* [RECORDS FOR THIS TASK]
+++++

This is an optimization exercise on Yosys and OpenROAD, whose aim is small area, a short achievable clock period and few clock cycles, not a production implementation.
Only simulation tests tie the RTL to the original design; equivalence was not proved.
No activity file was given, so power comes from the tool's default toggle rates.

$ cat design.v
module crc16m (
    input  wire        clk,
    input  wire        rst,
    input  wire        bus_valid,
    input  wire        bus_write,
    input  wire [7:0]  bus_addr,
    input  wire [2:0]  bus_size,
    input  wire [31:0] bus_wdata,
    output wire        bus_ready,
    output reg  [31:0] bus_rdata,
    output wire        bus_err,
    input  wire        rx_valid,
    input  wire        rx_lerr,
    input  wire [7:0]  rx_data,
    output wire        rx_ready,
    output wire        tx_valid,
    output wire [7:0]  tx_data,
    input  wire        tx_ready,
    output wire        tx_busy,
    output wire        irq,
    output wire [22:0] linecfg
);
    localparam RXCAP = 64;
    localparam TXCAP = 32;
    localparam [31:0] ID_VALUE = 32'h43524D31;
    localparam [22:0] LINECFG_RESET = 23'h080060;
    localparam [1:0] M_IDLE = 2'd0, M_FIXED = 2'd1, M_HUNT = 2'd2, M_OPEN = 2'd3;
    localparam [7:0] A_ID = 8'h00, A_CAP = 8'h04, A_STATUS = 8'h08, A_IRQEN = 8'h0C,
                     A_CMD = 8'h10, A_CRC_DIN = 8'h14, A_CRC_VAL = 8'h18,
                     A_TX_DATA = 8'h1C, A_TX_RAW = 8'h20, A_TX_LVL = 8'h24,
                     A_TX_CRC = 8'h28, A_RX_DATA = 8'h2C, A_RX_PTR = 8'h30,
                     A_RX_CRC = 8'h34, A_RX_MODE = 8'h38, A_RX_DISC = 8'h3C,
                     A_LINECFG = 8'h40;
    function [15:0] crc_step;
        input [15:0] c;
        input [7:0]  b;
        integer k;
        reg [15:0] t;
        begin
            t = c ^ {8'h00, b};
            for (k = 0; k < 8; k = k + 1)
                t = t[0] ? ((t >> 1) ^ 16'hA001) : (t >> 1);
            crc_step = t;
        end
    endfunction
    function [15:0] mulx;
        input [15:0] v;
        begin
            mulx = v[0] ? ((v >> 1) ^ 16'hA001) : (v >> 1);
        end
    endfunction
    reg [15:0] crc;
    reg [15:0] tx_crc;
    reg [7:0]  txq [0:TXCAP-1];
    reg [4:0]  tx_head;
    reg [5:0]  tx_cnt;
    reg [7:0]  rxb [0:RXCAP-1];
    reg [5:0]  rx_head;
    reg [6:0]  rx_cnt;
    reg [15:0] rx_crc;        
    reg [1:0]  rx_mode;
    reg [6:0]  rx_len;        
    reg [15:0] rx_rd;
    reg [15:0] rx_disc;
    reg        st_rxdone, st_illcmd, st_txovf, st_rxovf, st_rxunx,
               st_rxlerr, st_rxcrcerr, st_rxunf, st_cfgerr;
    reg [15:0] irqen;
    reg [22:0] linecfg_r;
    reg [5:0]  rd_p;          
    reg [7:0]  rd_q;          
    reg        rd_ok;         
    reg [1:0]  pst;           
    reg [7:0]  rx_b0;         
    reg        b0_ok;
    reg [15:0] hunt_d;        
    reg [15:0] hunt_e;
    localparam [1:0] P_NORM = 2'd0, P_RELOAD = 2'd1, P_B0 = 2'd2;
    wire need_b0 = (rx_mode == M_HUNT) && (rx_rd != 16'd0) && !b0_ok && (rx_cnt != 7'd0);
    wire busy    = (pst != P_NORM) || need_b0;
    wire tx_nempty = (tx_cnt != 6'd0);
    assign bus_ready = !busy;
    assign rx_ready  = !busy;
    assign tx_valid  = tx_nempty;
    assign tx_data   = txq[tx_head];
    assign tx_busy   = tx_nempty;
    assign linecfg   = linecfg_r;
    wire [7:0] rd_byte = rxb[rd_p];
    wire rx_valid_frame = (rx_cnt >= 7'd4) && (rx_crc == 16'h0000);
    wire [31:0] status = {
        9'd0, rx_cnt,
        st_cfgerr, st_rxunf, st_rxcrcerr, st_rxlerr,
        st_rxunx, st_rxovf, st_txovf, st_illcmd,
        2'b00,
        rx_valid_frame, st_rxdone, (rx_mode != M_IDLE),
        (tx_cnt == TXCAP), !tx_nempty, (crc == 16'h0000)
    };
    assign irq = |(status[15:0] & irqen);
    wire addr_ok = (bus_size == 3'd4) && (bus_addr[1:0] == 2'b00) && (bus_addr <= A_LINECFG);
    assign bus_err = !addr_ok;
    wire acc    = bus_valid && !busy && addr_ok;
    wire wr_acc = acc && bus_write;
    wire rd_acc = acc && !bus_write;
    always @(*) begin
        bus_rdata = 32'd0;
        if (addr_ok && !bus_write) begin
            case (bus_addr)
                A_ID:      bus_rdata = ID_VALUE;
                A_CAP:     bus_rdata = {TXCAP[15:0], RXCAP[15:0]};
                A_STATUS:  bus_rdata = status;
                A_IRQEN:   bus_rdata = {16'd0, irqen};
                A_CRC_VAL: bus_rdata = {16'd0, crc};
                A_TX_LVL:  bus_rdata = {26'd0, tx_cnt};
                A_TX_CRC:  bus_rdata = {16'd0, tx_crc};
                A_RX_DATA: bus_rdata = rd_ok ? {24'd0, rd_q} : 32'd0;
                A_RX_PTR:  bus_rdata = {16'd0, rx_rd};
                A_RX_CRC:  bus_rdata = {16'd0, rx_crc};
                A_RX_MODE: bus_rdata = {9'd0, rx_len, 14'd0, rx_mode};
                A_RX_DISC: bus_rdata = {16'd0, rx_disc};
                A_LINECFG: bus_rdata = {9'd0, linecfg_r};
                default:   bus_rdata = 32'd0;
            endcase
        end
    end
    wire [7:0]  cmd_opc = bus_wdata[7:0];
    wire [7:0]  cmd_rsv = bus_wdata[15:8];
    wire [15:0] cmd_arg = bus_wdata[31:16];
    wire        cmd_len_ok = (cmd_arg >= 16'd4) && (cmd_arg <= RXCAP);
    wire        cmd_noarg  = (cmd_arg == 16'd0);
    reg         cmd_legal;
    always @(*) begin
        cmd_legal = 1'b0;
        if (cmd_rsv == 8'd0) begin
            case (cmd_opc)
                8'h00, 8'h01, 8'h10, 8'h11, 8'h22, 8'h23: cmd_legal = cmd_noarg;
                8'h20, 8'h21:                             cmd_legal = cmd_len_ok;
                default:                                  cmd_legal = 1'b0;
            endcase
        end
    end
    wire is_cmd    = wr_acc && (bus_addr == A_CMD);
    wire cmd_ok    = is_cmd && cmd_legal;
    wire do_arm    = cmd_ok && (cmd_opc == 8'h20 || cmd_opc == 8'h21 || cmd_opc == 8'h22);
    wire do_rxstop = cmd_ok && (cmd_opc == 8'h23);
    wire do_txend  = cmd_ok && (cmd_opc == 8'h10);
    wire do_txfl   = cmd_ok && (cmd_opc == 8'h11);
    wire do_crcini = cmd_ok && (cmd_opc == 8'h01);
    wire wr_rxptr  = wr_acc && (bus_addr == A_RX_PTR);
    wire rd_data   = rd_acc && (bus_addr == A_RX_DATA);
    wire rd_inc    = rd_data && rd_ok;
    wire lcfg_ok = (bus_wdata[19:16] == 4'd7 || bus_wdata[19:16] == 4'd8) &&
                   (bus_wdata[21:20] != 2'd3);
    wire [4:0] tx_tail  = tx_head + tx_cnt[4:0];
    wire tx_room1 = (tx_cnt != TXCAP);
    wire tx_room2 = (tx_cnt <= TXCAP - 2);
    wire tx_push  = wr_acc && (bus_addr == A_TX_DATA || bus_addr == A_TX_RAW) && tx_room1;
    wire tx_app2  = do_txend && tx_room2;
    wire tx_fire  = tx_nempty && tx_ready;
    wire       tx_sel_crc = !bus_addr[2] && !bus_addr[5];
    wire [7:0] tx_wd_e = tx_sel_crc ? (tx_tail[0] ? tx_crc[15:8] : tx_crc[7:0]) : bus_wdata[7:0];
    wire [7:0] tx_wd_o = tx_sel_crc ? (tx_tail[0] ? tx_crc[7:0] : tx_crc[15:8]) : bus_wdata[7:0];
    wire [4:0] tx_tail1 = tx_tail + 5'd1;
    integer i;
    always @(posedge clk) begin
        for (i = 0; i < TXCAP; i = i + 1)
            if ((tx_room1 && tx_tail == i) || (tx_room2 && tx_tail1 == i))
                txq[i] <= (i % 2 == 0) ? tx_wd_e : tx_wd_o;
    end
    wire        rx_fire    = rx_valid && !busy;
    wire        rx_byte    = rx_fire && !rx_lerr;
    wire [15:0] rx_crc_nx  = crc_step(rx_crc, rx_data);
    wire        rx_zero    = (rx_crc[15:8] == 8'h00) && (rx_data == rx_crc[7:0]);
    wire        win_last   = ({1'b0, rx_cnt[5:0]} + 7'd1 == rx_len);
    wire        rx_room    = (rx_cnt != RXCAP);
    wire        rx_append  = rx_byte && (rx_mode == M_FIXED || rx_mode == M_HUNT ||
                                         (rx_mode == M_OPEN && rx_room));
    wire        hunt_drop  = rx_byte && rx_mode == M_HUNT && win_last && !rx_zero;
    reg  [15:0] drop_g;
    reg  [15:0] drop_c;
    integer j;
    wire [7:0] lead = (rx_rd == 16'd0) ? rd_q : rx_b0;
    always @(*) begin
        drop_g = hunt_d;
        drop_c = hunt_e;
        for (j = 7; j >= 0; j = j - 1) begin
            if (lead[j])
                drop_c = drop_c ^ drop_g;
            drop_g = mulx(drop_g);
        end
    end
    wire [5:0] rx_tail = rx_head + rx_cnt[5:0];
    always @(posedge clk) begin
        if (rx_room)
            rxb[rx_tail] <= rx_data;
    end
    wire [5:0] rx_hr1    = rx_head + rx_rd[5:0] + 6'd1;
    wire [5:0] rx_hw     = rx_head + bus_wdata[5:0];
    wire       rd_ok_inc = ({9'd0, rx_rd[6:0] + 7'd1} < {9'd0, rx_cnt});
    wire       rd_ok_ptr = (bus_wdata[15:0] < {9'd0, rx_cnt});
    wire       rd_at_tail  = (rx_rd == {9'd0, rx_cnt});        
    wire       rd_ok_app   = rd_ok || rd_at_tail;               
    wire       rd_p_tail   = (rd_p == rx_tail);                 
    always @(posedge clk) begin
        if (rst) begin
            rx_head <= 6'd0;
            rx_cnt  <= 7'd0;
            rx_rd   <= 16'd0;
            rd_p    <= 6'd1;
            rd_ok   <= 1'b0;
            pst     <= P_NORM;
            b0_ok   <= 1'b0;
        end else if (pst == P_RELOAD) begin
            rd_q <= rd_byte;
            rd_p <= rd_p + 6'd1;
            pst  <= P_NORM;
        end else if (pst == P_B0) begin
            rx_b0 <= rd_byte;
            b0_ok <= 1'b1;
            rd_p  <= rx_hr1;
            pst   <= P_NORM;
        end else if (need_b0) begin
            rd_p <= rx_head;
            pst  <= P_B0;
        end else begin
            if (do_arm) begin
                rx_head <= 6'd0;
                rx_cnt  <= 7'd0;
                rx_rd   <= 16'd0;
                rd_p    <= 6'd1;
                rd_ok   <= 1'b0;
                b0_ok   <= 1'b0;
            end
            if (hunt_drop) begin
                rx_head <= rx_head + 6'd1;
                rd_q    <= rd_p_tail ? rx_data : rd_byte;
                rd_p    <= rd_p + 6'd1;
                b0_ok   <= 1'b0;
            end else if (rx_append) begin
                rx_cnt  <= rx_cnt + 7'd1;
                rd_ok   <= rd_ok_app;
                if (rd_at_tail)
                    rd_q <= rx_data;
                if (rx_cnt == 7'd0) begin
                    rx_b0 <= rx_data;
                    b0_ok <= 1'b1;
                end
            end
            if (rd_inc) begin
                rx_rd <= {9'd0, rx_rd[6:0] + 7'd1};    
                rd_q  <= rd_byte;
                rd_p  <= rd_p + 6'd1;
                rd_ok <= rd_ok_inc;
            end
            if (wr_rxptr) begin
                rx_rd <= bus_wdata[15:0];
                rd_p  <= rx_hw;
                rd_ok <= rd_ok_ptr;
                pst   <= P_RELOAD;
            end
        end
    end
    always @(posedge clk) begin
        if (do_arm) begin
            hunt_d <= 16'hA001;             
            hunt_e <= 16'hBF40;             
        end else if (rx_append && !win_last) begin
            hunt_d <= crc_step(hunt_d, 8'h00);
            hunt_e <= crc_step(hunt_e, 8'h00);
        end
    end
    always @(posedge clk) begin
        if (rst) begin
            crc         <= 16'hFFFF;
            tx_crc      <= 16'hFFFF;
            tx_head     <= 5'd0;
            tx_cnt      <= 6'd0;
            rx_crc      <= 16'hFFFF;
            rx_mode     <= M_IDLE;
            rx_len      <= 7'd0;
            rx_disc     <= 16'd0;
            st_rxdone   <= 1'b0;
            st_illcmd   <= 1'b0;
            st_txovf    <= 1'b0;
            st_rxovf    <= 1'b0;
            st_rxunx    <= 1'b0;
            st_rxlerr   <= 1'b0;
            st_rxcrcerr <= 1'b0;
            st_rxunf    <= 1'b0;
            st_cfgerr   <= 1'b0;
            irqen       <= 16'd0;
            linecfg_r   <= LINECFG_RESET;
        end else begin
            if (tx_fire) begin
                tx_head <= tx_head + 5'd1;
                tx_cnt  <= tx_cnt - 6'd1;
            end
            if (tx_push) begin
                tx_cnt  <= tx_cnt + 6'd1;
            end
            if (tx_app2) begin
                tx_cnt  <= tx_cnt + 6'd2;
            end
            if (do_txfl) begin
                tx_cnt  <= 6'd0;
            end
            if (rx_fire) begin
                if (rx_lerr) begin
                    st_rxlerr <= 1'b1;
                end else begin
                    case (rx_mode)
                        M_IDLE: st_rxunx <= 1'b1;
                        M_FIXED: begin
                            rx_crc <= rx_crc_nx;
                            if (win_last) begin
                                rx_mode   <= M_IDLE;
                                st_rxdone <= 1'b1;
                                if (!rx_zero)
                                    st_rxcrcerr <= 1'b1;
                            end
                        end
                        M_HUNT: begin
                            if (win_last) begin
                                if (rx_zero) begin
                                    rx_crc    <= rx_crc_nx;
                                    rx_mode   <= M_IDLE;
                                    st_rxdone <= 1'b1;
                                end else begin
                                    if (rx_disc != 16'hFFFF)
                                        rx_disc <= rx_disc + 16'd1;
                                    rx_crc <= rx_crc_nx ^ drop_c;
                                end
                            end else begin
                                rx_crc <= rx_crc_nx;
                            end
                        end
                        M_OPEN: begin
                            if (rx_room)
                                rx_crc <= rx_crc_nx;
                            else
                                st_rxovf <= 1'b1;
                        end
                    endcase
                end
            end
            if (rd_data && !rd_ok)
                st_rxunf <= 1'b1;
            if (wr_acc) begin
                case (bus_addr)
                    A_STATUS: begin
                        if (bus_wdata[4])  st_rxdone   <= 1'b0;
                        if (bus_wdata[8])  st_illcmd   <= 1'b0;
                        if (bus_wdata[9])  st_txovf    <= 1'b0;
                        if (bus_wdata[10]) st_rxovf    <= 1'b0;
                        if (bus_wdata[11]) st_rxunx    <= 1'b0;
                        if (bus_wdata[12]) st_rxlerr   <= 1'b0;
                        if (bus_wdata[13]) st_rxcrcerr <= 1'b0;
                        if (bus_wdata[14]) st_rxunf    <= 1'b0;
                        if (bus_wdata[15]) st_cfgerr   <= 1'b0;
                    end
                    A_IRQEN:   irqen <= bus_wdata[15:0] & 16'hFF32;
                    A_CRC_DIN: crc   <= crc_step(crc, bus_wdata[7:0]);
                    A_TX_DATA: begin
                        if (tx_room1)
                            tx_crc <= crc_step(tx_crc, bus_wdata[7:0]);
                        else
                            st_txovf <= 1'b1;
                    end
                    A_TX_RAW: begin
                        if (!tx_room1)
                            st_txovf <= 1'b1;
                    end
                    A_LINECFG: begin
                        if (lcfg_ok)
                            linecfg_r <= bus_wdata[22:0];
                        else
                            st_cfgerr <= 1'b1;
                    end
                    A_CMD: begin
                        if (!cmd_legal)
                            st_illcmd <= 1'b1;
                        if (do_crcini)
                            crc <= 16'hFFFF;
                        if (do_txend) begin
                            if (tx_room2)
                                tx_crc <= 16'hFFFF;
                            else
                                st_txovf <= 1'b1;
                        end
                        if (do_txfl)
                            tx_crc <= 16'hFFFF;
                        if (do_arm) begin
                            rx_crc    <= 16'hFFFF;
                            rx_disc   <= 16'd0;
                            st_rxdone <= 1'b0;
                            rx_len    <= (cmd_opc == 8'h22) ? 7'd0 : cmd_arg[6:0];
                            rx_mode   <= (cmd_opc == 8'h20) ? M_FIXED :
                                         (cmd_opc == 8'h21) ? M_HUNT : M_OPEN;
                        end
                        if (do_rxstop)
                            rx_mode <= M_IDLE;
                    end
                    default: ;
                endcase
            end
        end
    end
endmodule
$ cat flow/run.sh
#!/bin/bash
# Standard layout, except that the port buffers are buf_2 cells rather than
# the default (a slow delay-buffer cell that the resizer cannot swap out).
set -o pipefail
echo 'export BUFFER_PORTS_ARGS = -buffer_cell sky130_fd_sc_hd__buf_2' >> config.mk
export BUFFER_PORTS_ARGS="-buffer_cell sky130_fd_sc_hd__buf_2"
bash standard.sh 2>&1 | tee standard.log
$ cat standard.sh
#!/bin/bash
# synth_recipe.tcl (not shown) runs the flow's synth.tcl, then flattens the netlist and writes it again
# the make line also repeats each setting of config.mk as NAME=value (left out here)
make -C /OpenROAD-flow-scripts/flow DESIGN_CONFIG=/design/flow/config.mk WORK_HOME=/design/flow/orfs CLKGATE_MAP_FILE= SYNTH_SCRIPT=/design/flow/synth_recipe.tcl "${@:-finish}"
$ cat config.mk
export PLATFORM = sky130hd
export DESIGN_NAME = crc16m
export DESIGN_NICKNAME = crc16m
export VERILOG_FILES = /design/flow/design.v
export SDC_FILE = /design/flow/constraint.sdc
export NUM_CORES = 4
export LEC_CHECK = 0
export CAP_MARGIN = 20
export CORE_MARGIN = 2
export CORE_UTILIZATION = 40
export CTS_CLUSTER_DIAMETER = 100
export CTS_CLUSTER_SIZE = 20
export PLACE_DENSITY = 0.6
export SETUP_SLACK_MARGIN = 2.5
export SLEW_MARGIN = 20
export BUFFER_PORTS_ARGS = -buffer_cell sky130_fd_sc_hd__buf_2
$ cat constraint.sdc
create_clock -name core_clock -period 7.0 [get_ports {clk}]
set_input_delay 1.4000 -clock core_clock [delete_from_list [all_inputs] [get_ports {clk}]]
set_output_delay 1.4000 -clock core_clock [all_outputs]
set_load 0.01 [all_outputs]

+++++

* [TASK ITEM] Of the lines above, copy each that contains "default".

* [RESULT]
No activity file was given, so power comes from the tool's default toggle rates.
                default:   bus_rdata = 32'd0;
                default:                                  cmd_legal = 1'b0;
                    default: ;
# the default (a slow delay-buffer cell that the resizer cannot swap out).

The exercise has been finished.